Problem requirements: Copy every line of the data in which the word "synthesis" occurs.

+++ Extracted data

This design comes from an exercise in tuning for small area and a short achievable clock period on the open sky130 flow, not from production work. RTL that was checked went through simulation tests only; none was proved equivalent to the original. Only the layout flow was run in run 2; the RTL was not checked for function there. Power figures rest on the tool's default switching activity, not on a simulated workload.

==> design/flow/run.sh <==
#!/bin/bash
# synth_recipe.tcl (not shown) runs the flow's synth.tcl, then flattens the netlist and writes it again
# the make line also repeats each setting of config.mk as NAME=value (left out here)
make -C /OpenROAD-flow-scripts/flow DESIGN_CONFIG=/design/flow/config.mk WORK_HOME=/design/flow/orfs CLKGATE_MAP_FILE= SYNTH_SCRIPT=/design/flow/synth_recipe.tcl finish
==> design/flow/config.mk <==
export PLATFORM = sky130hd
export DESIGN_NAME = icache_subsystem
export DESIGN_NICKNAME = icache_subsystem
export VERILOG_FILES = /design/flow/design.v
export SDC_FILE = /design/flow/constraint.sdc
export NUM_CORES = 4
export LEC_CHECK = 0
export CAP_MARGIN = 20
export CORE_MARGIN = 2
export CORE_UTILIZATION = 40
export SLEW_MARGIN = 20
==> design/flow/constraint.sdc <==
create_clock -name core_clock -period 15.0 [get_ports {clock}]
set_input_delay 3.0000 -clock core_clock [delete_from_list [all_inputs] [get_ports {clock}]]
set_output_delay 3.0000 -clock core_clock [all_outputs]
set_load 0.01 [all_outputs]
==> design/flow/design.v <==
package icache_pkg;
    typedef logic [32-1:0] addr_t;
    typedef logic [32-3-1:0] line_addr_t;
    typedef logic [64-1:0] block_t;
    typedef logic [4-1:0] mem_tag_t;
    localparam int LINE_IDX_BITS = $clog2(8);
    typedef logic [LINE_IDX_BITS-1:0] line_idx_t;
endpackage
module plru_tree (
    input  logic       clock,
    input  logic       reset,
    input  logic       i_touch_valid,
    input  logic [2:0] i_touch_index,
    output logic [2:0] o_victim_index
);
    logic [6:0] tree_q;
    always_ff @(posedge clock) begin
        if (reset) begin
            tree_q <= '0;
        end else if (i_touch_valid) begin
            tree_q[0] <= ~i_touch_index[2];
            tree_q[1 + i_touch_index[2]] <= ~i_touch_index[1];
            tree_q[3 + i_touch_index[2:1]] <= ~i_touch_index[0];
        end
    end
    assign o_victim_index[2] = tree_q[0];
    assign o_victim_index[1] = tree_q[1 + o_victim_index[2]];
    assign o_victim_index[0] = tree_q[3 + o_victim_index[2:1]];
endmodule
module icache_lines (
    input  logic                       clock,
    input  logic                       reset,
    input  logic [1:0]                 i_fetch_valid,
    input  icache_pkg::addr_t [1:0]    i_fetch_addr,
    input  icache_pkg::line_addr_t     i_snoop_line,
    input  logic                       i_fill_valid,
    input  icache_pkg::line_addr_t     i_fill_line,
    input  icache_pkg::block_t         i_fill_data,
    output logic [1:0]                 o_hit,
    output icache_pkg::block_t [1:0]   o_data,
    output logic                       o_snoop_hit,
    output logic                       o_full
);
    localparam int LINES = 8;
    localparam int ADDR_BITS = 32;
    localparam int OFFSET = 3;
    logic [LINES-1:0] valid_q;
    icache_pkg::line_addr_t       tag_q [0:LINES-1];
    icache_pkg::block_t           data_q [0:LINES-1];
    logic [LINES-1:0] match [0:1];
    logic [2:0]       victim_idx;
    logic [LINES-1:0] free_oh;
    logic [LINES-1:0] fill_oh;
    logic [2:0]       fill_idx;
    always_comb begin
        for (int p = 0; p < 2; p++) begin
            o_data[p] = '0;
            for (int i = 0; i < LINES; i++) begin
                match[p][i] = i_fetch_valid[p] && valid_q[i]
                              && (tag_q[i] == i_fetch_addr[p][ADDR_BITS-1:OFFSET]);
                o_data[p] = o_data[p] | ({64{match[p][i]}} & data_q[i]);
            end
            o_hit[p] = |match[p];
        end
    end
    always_comb begin
        o_snoop_hit = 1'b0;
        for (int i = 0; i < LINES; i++) begin
            o_snoop_hit = o_snoop_hit | (valid_q[i] && (tag_q[i] == i_snoop_line));
        end
    end
    assign o_full = &valid_q;
    always_comb begin
        for (int i = 0; i < LINES; i++) begin
            free_oh[i] = !valid_q[i];
            for (int j = 0; j < i; j++) begin
                free_oh[i] = free_oh[i] && valid_q[j];
            end
        end
    end
    always_comb begin
        for (int i = 0; i < LINES; i++) begin
            fill_oh[i] = o_full ? (victim_idx == 3'(i)) : free_oh[i];
        end
        fill_idx[0] = fill_oh[1] | fill_oh[3] | fill_oh[5] | fill_oh[7];
        fill_idx[1] = fill_oh[2] | fill_oh[3] | fill_oh[6] | fill_oh[7];
        fill_idx[2] = fill_oh[4] | fill_oh[5] | fill_oh[6] | fill_oh[7];
    end
    plru_tree u_plru (
        .clock         (clock),
        .reset         (reset),
        .i_touch_valid (i_fill_valid),
        .i_touch_index (fill_idx),
        .o_victim_index(victim_idx)
    );
    always_ff @(posedge clock) begin
        if (reset) begin
            valid_q <= '0;
        end else if (i_fill_valid) begin
            valid_q <= valid_q | fill_oh;
        end
    end
    always_ff @(posedge clock) begin
        for (int i = 0; i < LINES; i++) begin
            if (i_fill_valid && fill_oh[i]) begin
                tag_q[i] <= i_fill_line;
                data_q[i] <= i_fill_data;
            end
        end
    end
endmodule
module fill_mshr (
    input  logic                   clock,
    input  logic                   reset,
    input  icache_pkg::line_addr_t [2:0] i_snoop_line,
    input  logic                   i_push,
    input  icache_pkg::mem_tag_t   i_push_tag,
    input  icache_pkg::line_addr_t i_push_line,
    input  icache_pkg::mem_tag_t   i_ret_tag,
    output logic [2:0]             o_snoop_hit,
    output logic                   o_fill_valid,
    output icache_pkg::line_addr_t o_fill_line
);
    localparam int DEPTH = 16;
    localparam int PTR_BITS = $clog2(DEPTH);
    localparam int LINE_BITS = 32 - 3;
    logic [DEPTH-1:0] valid_q;
    icache_pkg::mem_tag_t         tag_q [0:DEPTH-1];
    icache_pkg::line_addr_t       line_q [0:DEPTH-1];
    logic [PTR_BITS-1:0] head_q;
    logic [PTR_BITS-1:0] tail_q;
    logic [DEPTH-1:0]    head_oh;
    logic [DEPTH-1:0]    tail_oh;
    logic push_ok;
    logic pop;
    icache_pkg::mem_tag_t head_tag;
    logic                 head_valid;
    always_comb begin
        for (int i = 0; i < DEPTH; i++) begin
            head_oh[i] = (head_q == PTR_BITS'(i));
            tail_oh[i] = (tail_q == PTR_BITS'(i));
        end
    end
    always_comb begin
        head_tag = '0;
        head_valid = 1'b0;
        o_fill_line = '0;
        for (int i = 0; i < DEPTH; i++) begin
            head_tag = head_tag | ({4{head_oh[i]}} & tag_q[i]);
            head_valid = head_valid | (head_oh[i] & valid_q[i]);
            o_fill_line = o_fill_line | ({LINE_BITS{head_oh[i]}} & line_q[i]);
        end
    end
    assign push_ok = i_push && (i_push_tag != '0);
    assign pop = head_valid && (i_ret_tag != '0) && (i_ret_tag == head_tag);
    assign o_fill_valid = pop;
    always_comb begin
        for (int s = 0; s < 3; s++) begin
            o_snoop_hit[s] = 1'b0;
            for (int i = 0; i < DEPTH; i++) begin
                o_snoop_hit[s] = o_snoop_hit[s] | (valid_q[i] && (line_q[i] == i_snoop_line[s]));
            end
        end
    end
    always_ff @(posedge clock) begin
        if (reset) begin
            head_q <= '0;
            tail_q <= '0;
            valid_q <= '0;
        end else begin
            if (pop) begin
                head_q <= head_q + 1'b1;
            end
            if (push_ok) begin
                tail_q <= tail_q + 1'b1;
            end
            for (int i = 0; i < DEPTH; i++) begin
                if (push_ok && tail_oh[i]) begin
                    valid_q[i] <= 1'b1;
                end else if (pop && head_oh[i]) begin
                    valid_q[i] <= 1'b0;
                end
            end
        end
    end
    always_ff @(posedge clock) begin
        for (int i = 0; i < DEPTH; i++) begin
            if (push_ok && tail_oh[i]) begin
                tag_q[i] <= i_push_tag;
                line_q[i] <= i_push_line;
            end
        end
    end
endmodule
module stream_prefetcher (
    input  logic                   clock,
    input  logic                   reset,
    input  logic [1:0]             i_miss_port,
    input  icache_pkg::line_addr_t [1:0] i_port_line,
    input  logic [1:0]             i_port_mshr_hit,
    input  logic                   i_cand_mshr_hit,
    input  logic                   i_next_cache_hit,
    input  logic                   i_next_mshr_hit,
    input  logic                   i_cache_full,
    input  logic                   i_accepted,
    output icache_pkg::line_addr_t o_next_line,
    output icache_pkg::line_addr_t o_cand_line,
    output logic                   o_req_valid,
    output icache_pkg::addr_t      o_req_addr
);
    localparam int DEPTH = 7;
    localparam int OFFSET = 3;
    localparam int COUNT_BITS = $clog2(DEPTH + 1);
    localparam int MODE = 2;
    logic                   miss_seen_q;
    icache_pkg::line_addr_t miss_line_q;
    logic                   stream_q;
    icache_pkg::line_addr_t next_q;
    logic [COUNT_BITS-1:0]  count_q;
    logic                   miss_valid;
    icache_pkg::line_addr_t miss_line;
    logic                   new_miss;
    logic                   miss_mshr_hit;
    logic                   stream_ok;
    logic                   cand_valid;
    logic                   suppressed;
    logic                   advance;
    assign miss_valid = |i_miss_port;
    assign miss_line = i_miss_port[0] ? i_port_line[0] : i_port_line[1];
    generate
        if (MODE == 2) begin : g_port
            logic [1:0] port_new;
            assign port_new[0] = !miss_seen_q || (i_port_line[0] != miss_line_q);
            assign port_new[1] = !miss_seen_q || (i_port_line[1] != miss_line_q);
            assign new_miss = i_miss_port[0] ? port_new[0] : (i_miss_port[1] && port_new[1]);
            assign miss_mshr_hit = i_miss_port[0] ? i_port_mshr_hit[0] : i_port_mshr_hit[1];
        end else begin : g_line
            assign new_miss = miss_valid && (!miss_seen_q || (miss_line != miss_line_q));
            assign miss_mshr_hit = (MODE == 1) ? i_port_mshr_hit[0] : i_cand_mshr_hit;
        end
    endgenerate
    assign stream_ok = stream_q && (!i_cache_full || (count_q != COUNT_BITS'(DEPTH)));
    assign cand_valid = new_miss || stream_ok;
    assign suppressed = new_miss ? miss_mshr_hit
                                 : (i_next_cache_hit || ((MODE == 0) ? i_cand_mshr_hit : i_next_mshr_hit));
    assign o_req_valid = cand_valid && !suppressed;
    assign advance = cand_valid && (suppressed || i_accepted);
    assign o_next_line = next_q;
    assign o_cand_line = new_miss ? miss_line : next_q;
    assign o_req_addr = {o_cand_line, {OFFSET{1'b0}}};
    always_ff @(posedge clock) begin
        if (reset) begin
            miss_seen_q <= 1'b0;
            stream_q <= 1'b0;
            count_q <= '0;
        end else begin
            if (!miss_valid) begin
                miss_seen_q <= 1'b0;
            end
            if (new_miss) begin
                count_q <= '0;
            end
            if (advance) begin
                if (new_miss) begin
                    miss_seen_q <= 1'b1;
                    stream_q <= 1'b1;
                end else if (count_q != COUNT_BITS'(DEPTH)) begin
                    count_q <= count_q + 1'b1;
                end
            end
        end
    end
    always_ff @(posedge clock) begin
        if (advance) begin
            next_q <= o_cand_line + 1'b1;
            if (new_miss) begin
                miss_line_q <= miss_line;
            end
        end
    end
endmodule
module icache_subsystem (
    input  logic                     clock,
    input  logic                     reset,
    input  logic [1:0]               i_fetch_valid,
    input  icache_pkg::addr_t [1:0]  i_fetch_addr,
    input  logic                     i_mem_req_accepted,
    input  icache_pkg::mem_tag_t     i_mem_req_tag,
    input  icache_pkg::mem_tag_t     i_mem_data_tag,
    input  icache_pkg::block_t       i_mem_data,
    output logic [1:0]               o_hit,
    output icache_pkg::block_t [1:0] o_data,
    output logic                     o_mem_req_valid,
    output icache_pkg::addr_t        o_mem_req_addr
);
    localparam int ADDR_BITS = 32;
    localparam int OFFSET = 3;
    localparam int MODE = 2;
    icache_pkg::line_addr_t [1:0] port_line;
    logic [1:0]             miss_port;
    icache_pkg::line_addr_t next_line;
    icache_pkg::line_addr_t cand_line;
    icache_pkg::line_addr_t [2:0] snoop_line;
    logic [2:0]             mshr_snoop_hit;
    logic                   next_cache_hit;
    logic                   cache_full;
    logic [1:0]             port_mshr_hit;
    logic                   cand_mshr_hit;
    logic                   next_mshr_hit;
    logic                   fill_valid;
    icache_pkg::line_addr_t fill_line;
    assign port_line[0] = i_fetch_addr[0][ADDR_BITS-1:OFFSET];
    assign port_line[1] = i_fetch_addr[1][ADDR_BITS-1:OFFSET];
    assign miss_port[0] = i_fetch_valid[0] && !o_hit[0];
    assign miss_port[1] = !miss_port[0] && i_fetch_valid[1] && !o_hit[1];
    icache_lines u_lines (
        .clock        (clock),
        .reset        (reset),
        .i_fetch_valid(i_fetch_valid),
        .i_fetch_addr (i_fetch_addr),
        .i_snoop_line (next_line),
        .i_fill_valid (fill_valid),
        .i_fill_line  (fill_line),
        .i_fill_data  (i_mem_data),
        .o_hit        (o_hit),
        .o_data       (o_data),
        .o_snoop_hit  (next_cache_hit),
        .o_full       (cache_full)
    );
    generate
        if (MODE == 2) begin : g_snoop2
            assign snoop_line[0] = port_line[0];
            assign snoop_line[1] = port_line[1];
            assign snoop_line[2] = next_line;
            assign port_mshr_hit = mshr_snoop_hit[1:0];
            assign cand_mshr_hit = 1'b0;
            assign next_mshr_hit = mshr_snoop_hit[2];
        end else if (MODE == 1) begin : g_snoop1
            assign snoop_line[0] = miss_port[0] ? port_line[0] : port_line[1];
            assign snoop_line[1] = next_line;
            assign snoop_line[2] = '0;
            assign port_mshr_hit = {1'b0, mshr_snoop_hit[0]};
            assign cand_mshr_hit = 1'b0;
            assign next_mshr_hit = mshr_snoop_hit[1];
        end else begin : g_snoop0
            assign snoop_line[0] = cand_line;
            assign snoop_line[1] = '0;
            assign snoop_line[2] = '0;
            assign port_mshr_hit = '0;
            assign cand_mshr_hit = mshr_snoop_hit[0];
            assign next_mshr_hit = 1'b0;
        end
    endgenerate
    fill_mshr u_mshr (
        .clock       (clock),
        .reset       (reset),
        .i_snoop_line(snoop_line),
        .i_push      (i_mem_req_accepted),
        .i_push_tag  (i_mem_req_tag),
        .i_push_line (cand_line),
        .i_ret_tag   (i_mem_data_tag),
        .o_snoop_hit (mshr_snoop_hit),
        .o_fill_valid(fill_valid),
        .o_fill_line (fill_line)
    );
    stream_prefetcher u_prefetch (
        .clock           (clock),
        .reset           (reset),
        .i_miss_port     (miss_port),
        .i_port_line     (port_line),
        .i_port_mshr_hit (port_mshr_hit),
        .i_cand_mshr_hit (cand_mshr_hit),
        .i_next_cache_hit(next_cache_hit),
        .i_next_mshr_hit (next_mshr_hit),
        .i_cache_full    (cache_full),
        .i_accepted      (i_mem_req_accepted),
        .o_next_line     (next_line),
        .o_cand_line     (cand_line),
        .o_req_valid     (o_mem_req_valid),
        .o_req_addr      (o_mem_req_addr)
    );
endmodule
==> flow_summary.ini, run 1 <==
[sta]
setup_viol_count_final = 0
relSlewSlack_pct = 8.03
setup_tns_ns = 0
tightest_slew_ns = 1.38
rsz0062_at_grt = false
period_needed_ns = 12.57
fin_crit_sh_pct = 83.8
hold_violations = 0
skew_ns = 0.0802
whs_ns = 0.472
slew_violations = 0
fmax_mhz = 79.5

[power]
powerDensity_nw_per_um2 = 110
leakagePower_nw = 28.4
total_power_mw = 9.73
vdd_drop_max_uv = 92.4

[critical_path]
crit_top_cell = buf_4
max_stage_delay_ns = 0.91
start_kind = input pin
path_cells = buf_2, buf_4, xor2_1, nor4_1, nand4_1, nor2_4, buf_4, nor4_2, nand3_2, buf_4, a21o_2, buf_4, mux2i_1, inv_1, clkdlybuf4s50_1
crit_family = buffers and inverters
crit_type = input pin to primary output
end_kind = primary output
critPathMaxFanout = 51
critical_path_arrival_ns = 9.57
cp_num_buf_inv = 7
worstPathRequired_ns = 12.00
cpMaxStageDelayCell = buf_2

[layout]
syn_to_final_growth_pct = 14.7
fin_nets = 6669
nFillCells = 17300
regArea_um2 = 40800
final_layout_size_suffix_gt1_share_pct = 9.81
multi_input_area_um2 = 34100

[grt]
grt.total_usage_pct = 43.8
grt_start_max_net_pins = 57
antenna_found_initial = 68
grt_pass1_wl_um = 577000
overflow = 0
grt_pass1_vias = 60300

[clock_tree]
postCtsResizedCells = 0
cts_buffers = 156
cts_hold_buffers = 0
root_buffer = clkbuf_16
clock_tree.buffer_depth = 3
clock_sinks = 1374
cts_tree = built
post_cts_buffers = 0
htree_levels = 4
clk_latency_ns = 0.89
clk_pin_slew_worst_paths_ns = 0.06

[drt]
wl_um = 445000
first_pass_iters = 9
avgRoutedWirePerCell_um = 48.3
drt_iter0_markers = 14000
vias = 66400
viasPerCell = 7.20
ant_nets = 0
drc = 0

[placement]
numPortBuffers = 294
gp_congestion = 1.16
dp_hpwl_um = 288000

[floorplanning]
start_util_pct = 40.2
fp.dieH_um = 443
die_w_um = 443
core_um2 = 192000
rows = 161
dieArea_um2 = 197000
boundaryPins = 304

[synthesis]
yosys.area_share.simple_pct = 9.21
synth_fa_ha_area_share_pct = 0.178
synth_compound_area_share_pct = 9.22
synth-main-ff-cell = edfxtp_1
synth_edf_count = 1330
ys_warn_count = 9
postSynthCellCount = 6262
yosysSeqAreaShare_pct = 52.9
synth_top_family_by_area = XOR/XNOR gates
netlist_area_um2 = 77200
ys_async_sr_fraction_pct = 0
synth_xor_area_share_pct = 24.5
synth-seq-cells = 1374
synth_cell_types = 74
synthMuxAreaShare_pct = 0.656
synth.avg_cell_area_um2 = 12.3

[worst_hold_path]
hold_path_class = flop to flop

[run]
maxCapViolCount = 0

[run_status]
outcome = complete, no violations
flip-flops by register name, summed over array words and instances (netlist names), 8 cells and up, named ones only:
signal and flops:
u_prefetch.next_q 29, u_lines.data_q 512, u_mshr.valid_q 16, u_prefetch.miss_line_q 29, u_lines.tag_q 232, u_mshr.tag_q 64
u_mshr.line_q 464, u_lines.valid_q 8
routing by layer:
metal | wire length (um) | track usage [%]
met1 | 155000 | 54.1
met5 | 387 | 0
met3 | 70200 | 18.6
met2 | 178000 | 60.4
met4 | 42200 | 33.3
synthesized netlist by cell type, types with 18 or more instances:
cell type  count  area (um^2)
mux2_2        29          327
nand2_1      150          563
a21oi_1       41          205
xor2_1      1226        10700
clkbuf_1     166          623
o21ai_0       44          220
dfxtp_1       44          881
buf_2        198          991
buf_1         33          124
and3_1        38          238
buf_4         66          495
a222oi_1      56          561
xnor2_1      930         8150
a22o_1       178         1560
nand4_1      380         2380
a22oi_1      330         2480
nor3_1        18         90.1
inv_1         70          263
a221oi_1     180         1580
nor2_1        70          263
mux2i_1       18          180
edfxtp_1    1330        39900
nand3_1      149          746
nor4_1       380         2380
power by group:
group	internal [mW]	switching (mW)	leakage, nW	total [mW]
combinational	0.344	1.01	13.5	1.35
sequential	4.29	0.0723	12.4	4.36
clock	2.27	1.75	2.55	4.02
total	6.90	2.83	28.4	9.73
worst paths after layout:
path                                      startpoint               endpoint  slack (ns)  cells past startpoint
worst max-delay path                i_fetch_addr[13]     o_mem_req_addr[13]        2.43                     15
worst min-delay path             u_prefetch.stream_q    u_prefetch.stream_q        0.47                      2
worst max register to register  u_lines.tag_q[0][26]  u_prefetch.next_q[16]        8.26                     17
worst min register to register   u_prefetch.stream_q    u_prefetch.stream_q        0.47                      2
cell usage in the layout (no fill, tap or decap), types with 44 or more instances in the layout:
cell             synthesis  routed
nand4_1                380     380
nand3_1                149     148
clkdlybuf4s50_1          0     235
edfxtp_1              1330    1330
buf_2                  198      59
a22oi_1                330     330
nand2_1                150     150
nor2_1                  70      54
a221oi_1               180     180
a222oi_1                56      56
a22o_1                 178     178
clkbuf_16                0     156
dfxtp_1                 44      44
inv_1                   70      67
nor4_1                 380     366
buf_4                   66     267
xor2_1                1226    1226
xnor2_1                930     930
diode_2                  0      47
final cells by class:
| class | count | share of cell area (%) |
|---|---|---|
| Multi-Input combinational cell | 4347 | 38.5 |
| Timing Repair Buffer | 568 | 5.35 |
| Clock buffer | 190 | 4.59 |
| Sequential cell | 1374 | 46.1 |
| Inverter | 70 | 0.305 |
| Tap cell | 2526 | 3.57 |
| Antenna cell | 47 | 0.133 |
| Clock inverter | 98 | 1.41 |
worst min-delay path, delay by kind of cell (launching register included):
family	cells	cell delay (ns)
buf+inv	1	0.06
compound gates	1	0.05
flops	1	0.31
cell families (layout without fill, tap and decap cells):
logic type / after synthesis / after routing
xor+xnor: 2156 / 2156
flops: 1374 / 1374
simple gates: 1244 / 1244
compound gates: 886 / 886
buf+inv: 543 / 926
mux: 47 / 47
fa+ha+maj: 11 / 11
other cells: 1 / 50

++++++

Task answer:
[synthesis]
cell             synthesis  routed
logic type / after synthesis / after routing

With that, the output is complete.